The microbes inhabiting the upper respiratory tract include Proteobacteria, Firmicutes, Proteobacteria, and Bacteroidetes. The microbiota of the lower respiratory tract is similar in composition to that of the upper respiratory tract, but the amount of bacterial DNA in fluid from the lungs is lower.
In healthy people, the gut microbiota is dominated by the Bacteroidetes and Firmicutes families as well as Actinobacteria and Proteobacteria. The development of both the upper respiratory tract microbiota and the gut microbiota are influenced by factors including birth delivery mode and feeding mode, and they change as people age, losing their diversity.
Several studies have shown that commensal bacteria protect against pneumonia by competing for nutrients, directly killing disease-causing bacteria, or inducing localized immune responses that neutralize pathogens.
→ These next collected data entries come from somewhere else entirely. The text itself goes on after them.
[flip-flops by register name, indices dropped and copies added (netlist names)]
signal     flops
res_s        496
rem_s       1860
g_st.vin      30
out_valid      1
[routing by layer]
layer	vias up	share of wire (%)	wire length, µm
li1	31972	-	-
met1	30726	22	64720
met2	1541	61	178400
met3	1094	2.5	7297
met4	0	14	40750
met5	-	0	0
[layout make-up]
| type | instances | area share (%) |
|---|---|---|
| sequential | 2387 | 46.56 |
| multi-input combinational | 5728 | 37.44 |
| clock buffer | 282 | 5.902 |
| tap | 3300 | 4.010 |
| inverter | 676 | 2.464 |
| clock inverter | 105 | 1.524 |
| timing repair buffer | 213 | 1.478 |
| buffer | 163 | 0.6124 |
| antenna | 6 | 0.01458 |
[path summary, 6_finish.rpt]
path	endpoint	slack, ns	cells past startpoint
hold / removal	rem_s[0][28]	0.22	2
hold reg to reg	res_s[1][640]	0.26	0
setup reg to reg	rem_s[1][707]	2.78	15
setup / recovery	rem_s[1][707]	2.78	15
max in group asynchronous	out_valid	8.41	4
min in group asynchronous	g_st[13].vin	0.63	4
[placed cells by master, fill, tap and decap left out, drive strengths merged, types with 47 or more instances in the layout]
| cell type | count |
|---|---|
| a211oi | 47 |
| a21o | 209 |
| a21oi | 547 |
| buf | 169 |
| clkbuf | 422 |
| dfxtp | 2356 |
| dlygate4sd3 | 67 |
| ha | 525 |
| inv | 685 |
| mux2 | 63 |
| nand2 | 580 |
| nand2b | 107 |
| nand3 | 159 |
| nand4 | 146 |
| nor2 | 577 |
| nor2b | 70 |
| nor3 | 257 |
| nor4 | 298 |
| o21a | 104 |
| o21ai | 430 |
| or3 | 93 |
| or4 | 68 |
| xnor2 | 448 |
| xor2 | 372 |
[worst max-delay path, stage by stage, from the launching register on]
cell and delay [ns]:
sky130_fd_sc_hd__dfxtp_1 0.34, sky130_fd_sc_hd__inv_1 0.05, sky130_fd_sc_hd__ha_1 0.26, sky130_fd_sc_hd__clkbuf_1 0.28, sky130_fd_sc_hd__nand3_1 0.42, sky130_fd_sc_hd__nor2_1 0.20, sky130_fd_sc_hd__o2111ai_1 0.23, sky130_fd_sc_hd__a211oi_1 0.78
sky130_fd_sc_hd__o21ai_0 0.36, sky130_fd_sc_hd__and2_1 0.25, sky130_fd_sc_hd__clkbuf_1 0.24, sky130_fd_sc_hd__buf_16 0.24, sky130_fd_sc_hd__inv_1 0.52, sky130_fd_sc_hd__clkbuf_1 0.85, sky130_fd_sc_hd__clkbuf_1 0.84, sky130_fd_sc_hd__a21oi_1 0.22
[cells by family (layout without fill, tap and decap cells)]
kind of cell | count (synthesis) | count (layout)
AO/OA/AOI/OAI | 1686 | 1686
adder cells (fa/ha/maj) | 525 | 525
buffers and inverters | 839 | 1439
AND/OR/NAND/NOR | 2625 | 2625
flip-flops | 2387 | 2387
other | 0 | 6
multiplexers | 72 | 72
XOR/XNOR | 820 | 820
For example, some species of Dolosigranulum and Corynebacterium release anti-pneumococcal metabolites, and Streptococcus salivarius produce antimicrobial molecules called bacteriocins that inhibit the growth of S. pneumoniae.
Dangerous perturbations
Antibiotic treatments and critical care interventions can save the life of hospitalized people, but in some cases these approaches disrupt the respiratory tract microbiota, raising the risk of pneumonia. For example, broad-spectrum antibiotics, which are widely used in intensive care units, predispose individuals to lung infections with P. aeruginosa.
“In addition, antibiotics used clinically might severely compromise the patient’s antimicrobial defenses in the distal lung, thereby further enhancing the risk for hospital-acquired and ventilator-associated pneumonia,” the authors say.
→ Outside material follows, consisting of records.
File: src/hw/rtl/sgm_queue.sv
module sgm_queue (
  input  logic           clk,
  input  logic           rst_n,
  input  logic           push_valid,
  output logic           push_ready,
  input  sgm_pkg::work_t push_data,
  output logic           pop_valid,
  input  logic           pop_ready,
  output sgm_pkg::work_t pop_data
);

  localparam int D  = sgm_pkg::QUEUE_DEPTH;
  localparam int PW = $clog2(D);
  localparam int NW = $clog2(D + 1);

  sgm_pkg::work_t slot_r [D];
  logic [PW-1:0] wp_r, rp_r;
  logic [NW-1:0] cnt_r;
  logic          do_push, do_pop;

  assign push_ready = (cnt_r != NW'(D));
  assign pop_valid  = (cnt_r != '0);
  assign pop_data   = slot_r[rp_r];
  assign do_push    = push_valid && push_ready;
  assign do_pop     = pop_valid && pop_ready;

  always_ff @(posedge clk) begin
    if (!rst_n) begin
      wp_r  <= '0;
      rp_r  <= '0;
      cnt_r <= '0;
    end else begin
      if (do_push) wp_r <= (wp_r == PW'(D - 1)) ? '0 : wp_r + PW'(1);
      if (do_pop)  rp_r <= (rp_r == PW'(D - 1)) ? '0 : rp_r + PW'(1);
      if (do_push && !do_pop) cnt_r <= cnt_r + NW'(1);
      else if (do_pop && !do_push) cnt_r <= cnt_r - NW'(1);
    end
  end

  always_ff @(posedge clk) begin
    if (do_push) slot_r[wp_r] <= push_data;
  end

endmodule

File: config.mk
export PLATFORM = sky130hd
export DESIGN_NAME = sgm_queue
export DESIGN_NICKNAME = d
export VERILOG_FILES = /design/src/hw/rtl/sgm_pkg.sv /design/src/hw/rtl/sgm_queue.sv
export SDC_FILE = /design/constraint.sdc
export NUM_CORES = 1
export LEC_CHECK = 0
export BUFFER_PORTS_ARGS = -buffer_cell sky130_fd_sc_hd__buf_2
export CAP_MARGIN = 10
export CORE_UTILIZATION = 40
export DETAILED_ROUTE_END_ITERATION = 7
export GPL_ROUTABILITY_DRIVEN = 0
export HOLD_SLACK_MARGIN = 0.05
export PLACE_DENSITY = 0.65
export SLEW_MARGIN = 20
export SYNTH_ARGS = -nofsm -noshare
export SYNTH_HDL_FRONTEND = slang
export SYNTH_SLANG_ARGS = --single-unit
export TNS_END_PERCENT = 50
File: constraint.sdc
create_clock -name clk -period 3.79 [get_ports clk]
set_input_delay 0.758 -clock clk [delete_from_list [all_inputs] [get_ports clk]]
set_output_delay 0.758 -clock clk [all_outputs]
set_load 0.01 [all_outputs]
However, scientists have developed strategies to preserve or boost microbiota-dependent defense mechanisms. “Although many of these strategies are currently far from being standard of care, they have the potential to protect large numbers of patients against pneumonia,” the researchers say.
For instance, probiotics can increase or maintain the microbiota’s functions in individuals at risk of lung infections. Clinical trials have shown that probiotics such as Lactobacillus strains can reduce the incidence of respiratory infections caused by syncytial virus as well as sepsis in preterm infants or newborns.
However, further work is needed to refine these therapeutic interventions for keeping a healthy microbiota in the clinic, the researchers note. “More research is required to better characterize the spatiotemporal distribution of the microbiota in the respiratory tract in health and disease, the molecular mechanisms of colonization resistance in the upper airways, and the influence of the airway and gut microbiota on pulmonary immunity,” they add.
A better understanding of the distribution and composition of the community of bacteria that inhabit the respiratory tract could help to prevent microbiota alterations and protect people against pneumonia, the authors say.